In accordance with the foregoing, defendant’s motion to dismiss is granted as to count 1, conspiracy in the fifth degree, charging an agreement to commit grand larceny in the second degree, and as to counts 2 through 12, charging various degrees of larceny. In addition, the motion to dismiss counts 13 and 14, charging falsifying business records in the first degree, is granted. The motion to dismiss counts 15 and 16 is denied.

. Both defendants were charged in the indictment, but a motion to sever was granted and this motion to dismiss is decided as to defendant Headley only.

. In addition, the People assert in a letter submitted to the court on January 30, 2012 that defendant Headley made substantial cash deposits into the codefendant’s personal checking account several months after the co-defendant hired defendant’s company.

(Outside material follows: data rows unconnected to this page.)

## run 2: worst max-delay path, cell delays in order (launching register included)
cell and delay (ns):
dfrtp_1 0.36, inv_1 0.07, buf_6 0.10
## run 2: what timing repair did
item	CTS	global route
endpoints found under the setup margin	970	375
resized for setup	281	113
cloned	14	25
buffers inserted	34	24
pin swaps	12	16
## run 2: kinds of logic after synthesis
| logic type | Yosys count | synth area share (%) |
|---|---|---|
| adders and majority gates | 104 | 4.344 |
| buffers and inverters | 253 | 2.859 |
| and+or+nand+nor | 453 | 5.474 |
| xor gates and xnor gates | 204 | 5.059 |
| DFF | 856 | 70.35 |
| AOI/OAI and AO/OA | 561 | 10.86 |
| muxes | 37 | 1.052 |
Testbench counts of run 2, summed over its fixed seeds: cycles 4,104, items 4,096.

. Larceny may also be committed if the property received is of no value or of lesser value than the terms of the contract specified.

“While larceny traditionally is committed by a taking of property where nothing is left in return, in a transaction where an exchange is performed, larceny may also be committed in an exchange where the property received is of no value, such as where counterfeit money was used or where the diamond is fake. Where the exchange had a shortfall, as where a proposed sale of one hundred shares of stock was consummated, but the seller delivered seventy-five shares, only the agreed value of the missing twenty-five shares would be stolen.” (People v Morris at *38.)

. There is no allegation that Advance procured IMEs and reports in any of the cases which defendant handled as outside counsel.

. The taxpayer identification number on the W-9 was issued by the IRS to John Headley, not “James Douglas.”